Exclusive late-night lounges were predominant at the Toronto International Film Festival this year, and many of the celebrities and media personalities in town chose to end their nights at these intimate and secretive lounges, rather than the high-profile events. Here's a look at four of the biggest iterations.
1. The Grey Goose Soho House pop-up lounge was packed with celebrities from September 9 through Monday. The lounge took over a multilevel warehouse near the TIFF Bell Lightbox, filled with comfortable couches and chairs, a dance floor, and a top-floor rec room complete with three ping-pong tables. A-list guests such as George Clooney, Ryan Gosling, and Rachel Weisz sipped on Canadian-inspired specialty cocktails like the Northern Starlet, the Toronto Tower, and Le Fizz. Andrea Cavaliere, executive chef of U.S. Soho House locations, prepared dishes like mushroom risotto and beef tartare with black truffle. The lounge was home to many TIFF events, including an Ides of March cocktail party, a private dinner for Ten Year cast members, and a multilevel, Harvey Weinstein-helmed party.
2. Hospitality brand Nikki Beach partnered with AMC this year to host La Terrace, an exclusive rooftop lounge at the TIFF Bell Lightbox. Decked in the brand’s signature white, the lounge was strictly invite-only reserved for Nikki Beach regulars, members of the film industry, and the media. The venue was open from September 8 through Monday, until 4 a.m. each night, hosting private industry parties and a La Perla fashion show. The lounge served lunch, dinner, and late-night items, catered by Oliver & Bonacini, who worked with Nikki Beach’s chef in Saint-Tropez to design the menu.
3. Michael Achenbaum of Gansevoort Hotel Group promised to bring the hotel’s “signature New York vibe” to TIFF with the Goodnight Gansevoort V.I.P. lounge. The after-hours lounge set up shop on Friday and Saturday at Goodnight, a speakeasy style bar in an alley off of Richmond Street. “We tried to keep everything low-key and to keep with the feel of the space,” said Emily Blake, account manager at Siren Communications, the PR firm that does Canadian PR for the Gansevoort Hotel Group and helped organize the event. Sponsor products like Moët, 5 Gum, and Vitaminwater were on display throughout the venue, and Gansevoort provided its invite-only guests with a chauffeur service to and from the lounge.

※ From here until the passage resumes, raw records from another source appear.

==> src/rtl/mssd_pkg.sv <==
// Shared constants for the multiplexed seven-segment driver: segment
// encodings (active-low, gfedcba) and PWM step count.
package mssd_pkg;

    localparam int PWM_STEPS = 16;

    localparam logic [6:0] SEG_BLANK = 7'h7F;

    // Index 0 is the rightmost entry.
    localparam logic [15:0][6:0] SEG_TABLE = {
        7'h0E, 7'h06, 7'h21, 7'h46, 7'h03, 7'h08, 7'h10, 7'h00,
        7'h78, 7'h02, 7'h12, 7'h19, 7'h30, 7'h24, 7'h79, 7'h40
    };

    function automatic logic [6:0] hex_seg(input logic [3:0] nib);
        return SEG_TABLE[nib];
    endfunction

endpackage

==> src/rtl/mssd_multi_seg7_decode.sv <==
// Hex nibble to active-low seven-segment pattern (a..g on bits 0..6).
module seg7_decode
    import mssd_pkg::*;
(
    input  logic [3:0] nib,
    output logic [6:0] seg
);

    assign seg = hex_seg(nib);

endmodule

==> src/rtl/mssd_multi.sv <==
// Time-multiplexed common-anode seven-segment driver with double-buffered
// loading, 16-level PWM and per-digit blink. Define MSSD_LZB_EN for leading-zero blanking.
module mssd_multi
    import mssd_pkg::*;
#(
    parameter int N_DIGITS     = 4,
    parameter int REFRESH_DIV  = 100000,
    parameter int BLINK_FRAMES = 64
) (
    input  logic                  clk,
    input  logic                  rst,
    input  logic [4*N_DIGITS-1:0] value,
    input  logic [N_DIGITS-1:0]   dp_value,
    input  logic                  load,
    input  logic [N_DIGITS-1:0]   blink_mask,
    input  logic [3:0]            brightness,
    output logic                  pending,
    output logic [6:0]            display,
    output logic                  DP,
    output logic [N_DIGITS-1:0]   AN
);

    localparam int CW        = $clog2(REFRESH_DIV);
    localparam int IW        = $clog2(N_DIGITS);
    localparam int FW        = (BLINK_FRAMES > 1) ? $clog2(BLINK_FRAMES) : 1;
    localparam int SLOT_STEP = REFRESH_DIV / PWM_STEPS;

    typedef struct packed {
        logic [N_DIGITS-1:0][3:0] nib;
        logic [N_DIGITS-1:0]      dp;
        logic [N_DIGITS-1:0]      blink;
    } buf_t;

    buf_t in_buf, shadow, active;

    logic [CW-1:0] cnt;
    logic [IW-1:0] idx;
    logic [FW-1:0] fcnt;
    logic          blink_on;
    logic          tick, frame_bnd;

    assign in_buf.nib   = value;
    assign in_buf.dp    = dp_value;
    assign in_buf.blink = blink_mask;

    assign tick      = (cnt == CW'(REFRESH_DIV - 1));
    assign frame_bnd = tick && (idx == IW'(N_DIGITS - 1));

    always_ff @(posedge clk) begin
        if (rst) begin
            cnt      <= '0;
            idx      <= '0;
            fcnt     <= '0;
            blink_on <= 1'b1;
        end else begin
            cnt <= tick ? '0 : cnt + CW'(1);
            if (tick)
                idx <= (idx == IW'(N_DIGITS - 1)) ? '0 : idx + IW'(1);
            if (frame_bnd) begin
                if (fcnt == FW'(BLINK_FRAMES - 1)) begin
                    fcnt     <= '0;
                    blink_on <= ~blink_on;
                end else begin
                    fcnt <= fcnt + FW'(1);
                end
            end
        end
    end

    // Active only changes on a frame boundary, so a frame never mixes old and new digits.
    always_ff @(posedge clk) begin
        if (rst) begin
            shadow  <= '0;
            active  <= '0;
            pending <= 1'b0;
        end else if (load && frame_bnd) begin
            shadow  <= in_buf;
            active  <= in_buf;
            pending <= 1'b0;
        end else if (load) begin
            shadow  <= in_buf;
            pending <= 1'b1;
        end else if (frame_bnd && pending) begin
            active  <= shadow;
            pending <= 1'b0;
        end
    end

    logic [3:0]          cur_nib;
    logic [6:0]          cur_seg;
    logic [N_DIGITS-1:0] keep;
    logic                pwm_on, lit;

    assign cur_nib = active.nib[idx];

    seg7_decode u_dec (
        .nib (cur_nib),
        .seg (cur_seg)
    );

`ifdef MSSD_LZB_EN
    logic seen;
    // Scan from the top digit down; a digit stays lit once a nonzero nibble has been seen.
    always_comb begin
        seen = 1'b0;
        keep = '0;
        for (int i = N_DIGITS - 1; i >= 0; i--) begin
            seen    = seen | (active.nib[i] != 4'h0);
            keep[i] = seen | active.dp[i] | (i == 0);
        end
    end
`else
    assign keep = '1;
`endif

    assign pwm_on = 32'(cnt) < (32'(brightness) + 32'd1) * 32'(SLOT_STEP);
    assign lit    = pwm_on && keep[idx] && !(active.blink[idx] && !blink_on);

    always_ff @(posedge clk) begin
        if (rst || !lit) begin
            AN      <= '1;
            display <= SEG_BLANK;
            DP      <= 1'b1;
        end else begin
            AN      <= ~(N_DIGITS'(1) << idx);
            display <= cur_seg;
            DP      <= ~active.dp[idx];
        end
    end

endmodule

==> config.mk <==
export PLATFORM = sky130hd
export DESIGN_NAME = mssd_multi
export DESIGN_NICKNAME = d
export VERILOG_FILES = /design/src/rtl/mssd_pkg.sv /design/src/rtl/mssd_multi_seg7_decode.sv /design/src/rtl/mssd_multi.sv
export SDC_FILE = /design/constraint.sdc
export NUM_CORES = 1
export LEC_CHECK = 0
export CAP_MARGIN = 15
export CORE_ASPECT_RATIO = 0.6
export CORE_MARGIN = 4
export CORE_UTILIZATION = 52
export DETAILED_ROUTE_END_ITERATION = 16
export GPL_TIMING_DRIVEN = 0
export PLACE_DENSITY = 0.87
export SYNTH_ARGS = -nofsm -noshare
export SYNTH_HDL_FRONTEND = slang
export SYNTH_SLANG_ARGS = --single-unit
==> constraint.sdc <==
create_clock -name clk -period 6.16 [get_ports clk]
set_clock_uncertainty 0.2 [all_clocks]
set_input_delay 1.54 -clock clk [delete_from_list [all_inputs] [get_ports clk]]
set_output_delay 1.54 -clock clk [all_outputs]
set_load 0.05 [all_outputs]
[Word level (Yosys, flattened, before mapping)]
Memory sizes are Yosys's and may differ from the RTL's. A register that Yosys moved wholly into a read port is not among the register bits.
Index checks and enable logic that the tools add are counted.
Storage, ports and cells
  memories kept: 1
  logic and storage cells: 69
  output and inout port bits: 13
  input port bits: 31
  bits in read-only memories: 112
  register bits after elaboration: 80
Operators by class
  eq/ne operators: 4
  multipliers: 1
  $lt $le $gt $ge: 2
  $add $sub $neg: 4
  reductions and logical operators: 17
  bitwise logic cells: 3
  mux-type cells: 17
  shift-type cells: 1
Memories
  (name not given): depth 16, width 7, rd ports 1, clocked after Yosys merged registers in 1, wr ports 0, line mssd_pkg.sv:16  | return SEG_TABLE[nib];
Operators by type and width (count)
  24-bit two-way mux: 5
  17-bit by 18-bit < comparator with 1-bit output: 1
  17-bit by 1-bit adder with 17-bit output, second input constant: 1
  17-bit == test, second input constant: 1
  5-bit by 12-bit multiplier with 17-bit output, second input constant: 1
  4-bit binary-select mux with 2-bit select: 1
  6-bit by 1-bit adder with 6-bit output, second input constant: 1
  1-bit binary-select mux with 2-bit select: 3
  6-bit == test, second input constant: 1
  1-bit logical AND: 6
  6-bit two-way mux: 1
  2-bit nonzero test: 3
  4-bit by 1-bit adder with 5-bit output, second input constant: 1
  1-bit two-way mux: 5
  4-bit two-way mux: 1
  4-bit inverter: 1
  2-bit AND reduction: 2
  2-bit OR reduction: 2
  1-bit by 2-bit << shifter with 4-bit output, first input constant: 1
  1-bit logical NOT: 3
  2-bit by 3-bit < comparator with 1-bit output, second input constant: 1
  2-bit by 1-bit adder with 2-bit output, second input constant: 1
  2-bit == test, second input constant: 1
  2-bit two-way mux: 1
  3 further kinds: 4

[Logic depth before layout (Yosys ltp)]
  depth after elaboration: 7
  mapped depth: 22
  depth with buffers taken out: 21

[By module]
From an unflattened synthesis, not the netlist that was laid out.
Second synthesis, totals
  cells, all modules: 532
  area total of the unflattened synthesis: 5024.8 um^2
Modules (own cells, without submodules)
  mssd_multi: cells each 500, times used 1, area an instance 4749.6 um^2, sequential area each 1741.7 um^2
  seg7_decode: cells each 32, times used 1, area an instance 275.3 um^2, sequential area each 0.0 um^2

[Worst setup path before layout]
Ideal clock, no wire load.
  kind: input to register
  from: input brightness[0]
  to: register display[4]
  path slack: -0.086 ns
  cell stages on the path: 20
  required time: 5.819 ns
  setup time: 0.141 ns
  data arrival time: 5.905 ns
  buffers on the path: 1
  path through: ha_1 -> xor2_1 -> ha_1 -> xnor2_1 -> ha_1 -> ha_1 -> ha_1 -> a21o_1 -> a211oi_1 -> o211ai_1 -> a31oi_1 -> xor2_1 -> ha_1 -> and3_1 -> a221o_1 -> a221oi_1 -> a211oi_1 -> a31oi_1 -> clkbuf_1 -> o211ai_1
On the way
  word-level cells in the longest chain between the ends: 7
Ends and longest elaborated chain
  start, declared: line mssd_multi.sv:16  | input logic [3:0] brightness,
  4-bit by 1-bit adder with 5-bit output: line mssd_multi.sv:116  | assign pwm_on = 32'(cnt) < (32'(brightness) + 32'd1) * 32'(SLOT_STEP);
  5-bit by 12-bit multiplier with 17-bit output: line mssd_multi.sv:116
  17-bit by 18-bit < comparator with 1-bit output: line mssd_multi.sv:116
  1-bit logical AND (2 in a row): line mssd_multi.sv:117  | assign lit = pwm_on && keep[idx] && !(active.blink[idx] && !blink_on);
  1-bit logical NOT: line mssd_multi.sv:120  | if (rst || !lit) begin
  1-bit logical OR: line mssd_multi.sv:120
  end, declared: line mssd_multi.sv:18  | output logic [6:0] display,
No other way between the ends.
A chain may end at the register's enable or synchronous reset.

[Final worst setup path]
  from: input brightness[1]
  to: register AN[1]
On the way
  word-level cells in the longest chain between the ends: 7
Ends and longest elaborated chain
  4-bit by 1-bit adder with 5-bit output: line mssd_multi.sv:116
  5-bit by 12-bit multiplier with 17-bit output: line mssd_multi.sv:116
  17-bit by 18-bit < comparator with 1-bit output: line mssd_multi.sv:116
  1-bit logical AND (2 in a row): line mssd_multi.sv:117
  1-bit logical NOT: line mssd_multi.sv:120
  1-bit logical OR: line mssd_multi.sv:120
  end signal, assigned: line mssd_multi.sv:125  | AN <= ~(N_DIGITS'(1) << idx);
  end, declared: line mssd_multi.sv:20  | output logic [N_DIGITS-1:0] AN
No other way between the ends.

==> results <==
-- cells in the mapped netlist, types with 2 or more instances --
cell      instances  area [um2]
and3_1            9        56.3
a211oi_2          6        75.1
xnor2_1          14         123
or4b_1            2        20.0
inv_1            20        75.1
o221ai_2          8         120
buf_2             4        20.0
buf_1             2        7.51
nand2_1          38         143
nor2b_1           2        12.5
nand3_1          10        50.1
mux2_2            2        22.5
xor2_1           18         158
a31oi_1           5        31.3
o21bai_1          2        15.0
mux2i_1          26         260
buf_6             2        22.5
a21o_1            9        67.6
nor3_1            3        15.0
clkbuf_1         15        56.3
nand4_1           8        50.1
o211ai_1          5        37.5
o221ai_1          5        43.8
a22oi_1           2        15.0
a21boi_0          3        22.5
o21ai_0           8        40.0
a211oi_1          9        67.6
dfxtp_1          87        1740
mux4_2            6         135
nand2b_1          2        12.5
o21a_1            2        15.0
or3_1             3        18.8
nor2_1           75         282
and2_1            8        50.1
ha_1             59         738
nand4b_1          2        17.5
a21oi_1          27         135
-- metrics by stage --
step | setup WS, ns | cells
2_1_floorplan | 0.0541 | 522
3_3_place_gp | -1.24 | 693
3_5_place_dp | -1.30 | 693
4_1_cts | 0.000342 | 713
5_1_grt | -0.0735 | 719
6_report | 0.0985 | 719
-- sequential cells by signal (all words and copies together), names as in the netlist --
register  cells
active       24
shadow       24
cnt          17
display       7
fcnt          6
AN            4
idx           2
DP            1
blink_on      1
pending       1
-- how the worst min path moves through the flow --
stage          slack (ns)  cells past startpoint       start         end
2_1_floorplan        0.23                      2  active[18]  active[18]
3_3_place_gp         0.24                      2   active[0]   active[0]
3_5_place_dp         0.25                      2  active[13]  active[13]
4_1_cts              0.26                      2  active[13]  active[13]
5_1_grt              0.28                      2  active[13]  active[13]
6_report             0.26                      2  active[21]  active[21]
-- per-layer routing --
layer / track usage (%) / vias up
met5: 0 / -
met4: 8.68 / 0
met3: 5.51 / 42
met2: 34.4 / 193
met1: 32.6 / 2097
li1: - / 1986
-- final cells by class --
type	count	area, um2
clock buffer	11	243
inverter	20	78.8
fill	659	3070
clock inverter	5	129
buffer	24	118
timing repair buffer	51	474
sequential	87	1740
multi-input combinational	391	3170
tap	130	163
-- cells by family (layout without fill, tap and decap cells) --
family | count (synthesis) | in the layout | synth area share (%)
AO/OA/AOI/OAI | 97 | 97 | 15.1
multiplexers | 34 | 34 | 8.49
XOR/XNOR | 32 | 32 | 5.70
buffers and inverters | 44 | 111 | 3.84
AND/OR/NAND/NOR | 168 | 168 | 16.1
adder cells (fa/ha/maj) | 60 | 60 | 15.4
flip-flops | 87 | 87 | 35.4
-- power by group --
part	switching (mW)	internal (mW)	total, mW	leakage (nW)
combinational	0.161	0.128	0.289	1.58
sequential	0.00734	0.577	0.584	0.709
clock	0.218	0.449	0.667	0.180
total	0.387	1.15	1.54	2.47
-- timing repair --
item                                    in CTS  in global routing
hold buffers                                 0                  0
hold endpoints to repair                     0                  0
buffers inserted                             3                  6
endpoints found under the setup margin      12                 12
gates resized for setup                     22                 26
pin swaps                                    5                  7
cloned                                       1                  0
-- tightest hold or removal path: stages (launching register included) --
cell	delay, ns
dfxtp_1	0.31
nand2_1	0.06
a21oi_1	0.05
-- cells in the final DEF (no fill, tap or decap), types with 3 or more instances in the layout --
master / Yosys / layout
o211ai_1: 5 / 5
mux2i_1: 26 / 26
buf_6: 2 / 3
a211oi_2: 6 / 8
o221ai_1: 5 / 5
o21ai_0: 8 / 7
bufinv_16: 0 / 4
nand3_1: 10 / 9
xor2_1: 18 / 17
xnor2_1: 14 / 12
nand2_1: 38 / 38
a211oi_1: 9 / 7
inv_1: 20 / 19
clkbuf_1: 15 / 15
ha_1: 59 / 53
a21oi_1: 27 / 27
mux4_2: 6 / 6
and3_1: 9 / 8
or3_1: 3 / 3
ha_4: 0 / 6
clkdlybuf4s50_1: 0 / 37
nand4_1: 8 / 8
a21o_1: 9 / 9
buf_2: 4 / 6
nor3_1: 3 / 3
clkbuf_16: 0 / 9
and2_1: 8 / 8
o221ai_2: 8 / 8
nor2_1: 75 / 74
buf_4: 1 / 11
a31oi_1: 5 / 3
dfxtp_1: 87 / 87
==> run summary <==
The transition at the pin with the smallest max-transition slack is 0.777 ns. The sequential fraction of the synthesis area is 35.4%. The cell area after synthesis came out at 0.00492 mm2. The number of max-slew violations in the final report came out at 0.

The die boundary height came out at 83.4 um. The worst setup path startpoint is brightness[1]. The peak ir drop on the vdd network came out at 0.178 mV. The count of distinct cell types in the synthesized netlist came out at 51. The detailed route wirelength on metal3 came out at 1060 um. The largest delay contributor family on the critical path is compound AO/OA/AOI/OAI gates. The total setup violations reported at the end of the flow came out at 0. The critical path contains buffers and inverters numbering 2 combined. The initial utilization of the core area, before any placement, comes to about 54%. The post-layout net count is 675.

The total count of hold-check failures in the final report is 0. The number of DRC markers after the initial detailed-route iteration came out at 503. The post-DP HPWL came out at 9180 um.

The met2 wire length is around 5800 um. Dividing the detail-routed via count by the number of cells gives 6.01. After detailed routing, the total wire length is roughly 13000 um. The H-tree generated during clock tree synthesis spans 3 levels. The area inside the core boundary came out at a little over 0.009 mm2. The average size of a mapped cell came out at 9.43 um2. The largest individual stage delay along the critical path comes from the cell a221o_1. The reg2reg setup slack is 3.31 ns. On the final layout, the worst hold slack is 0.256 ns. Summed over all cells, the static leakage comes to ~2.5 nW. The per-cell routed wire length is 18.1 um. Entering global routing, the biggest net connects 15 pins. The fraction of layout instances using a drive strength above 1 came out at 14.3%. The via count of the first global-routing pass came out at between 4000 and 5000. For this block, the via count after detailed routing is 4318. The synthesized design contains 0 enable-type register cells. STA classifies the critical path startpoint as an input pin. The die is 134 um wide. The ratio of total power to cell area is 252 mW/mm2. The path type of the worst min-delay path is reg2reg.

The number of search-and-repair iterations in the first detailed-routing pass is 5. The launch point of the worst reg-to-reg path is cnt[12]. The flow ran to the end, and the final reports show no timing, DRC or antenna violations. For this run, the total global-route usage over all layers was measured as 23.1%. The signal on the critical path passes through clkbuf_2 > ha_4 > and3_4 > ha_4 > xnor2_2 > ha_1 > ha_4 > ha_4 > a21o_1 > a211oi_2 > o211ai_1 > a31oi_2 > xor2_1 > ha_1 > and3_1 > a221o_1 > a221oi_2 > a211oi_2 > a31oi_2 > buf_2 > nand2_1.

The number of nets in the synthesized netlist is about 600. The initial antenna violation count came out at 0. The post-route antenna net violation count came out at 0. Once layout is done, the placed cells without fillers occupy between 0.006 and 0.007 mm2. The cell that appears most often on the critical path is ha_4. STA puts the critical path data required time at 6.19 ns. The post-layout utilization of the core came out at 66.6%.

The number of sinks on the clock net came out at 87. The number of maximum-capacitance constraint violations is 0. After synthesis the netlist holds a flip-flop and latch count of just under 90.

The top layer used by detailed routing is met4. The final routed DRC violation total came out at 0. The clock-pin slew on the worst setup and hold paths came out at 0.06 ns.

For this run, the number of Yosys warnings is 0. The number of cells on the worst reg-to-reg path is 6. The clock latency of the later-clocked register in the worst-skew pair is around 0.34 ns. The TritonCTS clock tree is yes. The total negative slack came out at 0 ns. The class of the most critical setup path is in2reg. The number of placement rows came out at 27. The area overhead of the layout relative to synthesis came out at 24.3%.

The met1 wire length came out at between 5000 and 6000 um. The most instantiated flip-flop cell in the synthesis netlist is dfxtp_1. Of all flip-flops after synthesis, the portion carrying an async set or reset was 0%. Global routing finished with a remaining overflow of 0. The placed instances occupy a cell area of 0.00550 mm2. The longest clock path from root to sink contains 2 buffers. The number of diodes is 0. The end point of the critical path is AN[1]. The kind of end point of the critical path is a register.

The wire length of the first global-routing pass is 20800 um. The synthesized instance count is 522. The number of ports placed on the die boundary is 44. The headroom to the max-slew limit is a little under half. The total number of cells along the worst setup path is 21. The achievable clock frequency came out at 0.165 GHz. The buffer cell driving the clock tree root is clkbuf_16. The die outline area came out at 0.0111 mm2. The delay of the slowest critical-path stage is 0.33 ns. The worst flop-to-flop path endpoint is active[15].

The routability congestion estimate is between 0.8 and 0.9. In this run the tool buffered the top-level ports with a little over 40 buffer cells. In this run the worst path has a maximum fanout of 5. The data arrival at the endpoint of the critical path is 6.09 ns. The clock period minus worst slack is roughly 6.1 ns. In this run, CTS created clock tree buffers numbering 9.

The total power consumption of the routed design came out at about 1.5 mW. The final critical path takes up between 90% and 100% of the cycle.
No activity file was read; power rests on OpenSTA's default activity.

4. Toro magazine returned to TIFF for a second year, hosting Toro After Dark on September 9 and Saturday night at the recently closed Ame, with about 300 guests attending each night. On September 9, Toro again paired up with Artists for Peace and Justice to raise funds for communities in Haiti. Artists for Peace was going to have its own after-hours lounge this year, but there wasn’t enough time to pull everything together. “In the end, we decided to do what we did last year. It was really successful,” said Andrea Cooper, account executive at NKPR, the firm that handles the publicity for both events. Toro covers hung from the back wall, and video projections of the red carpet looped on the walls above the bar. Visa, Skyy, Vhernier, Perrier, and Fiji sponsored the lounge.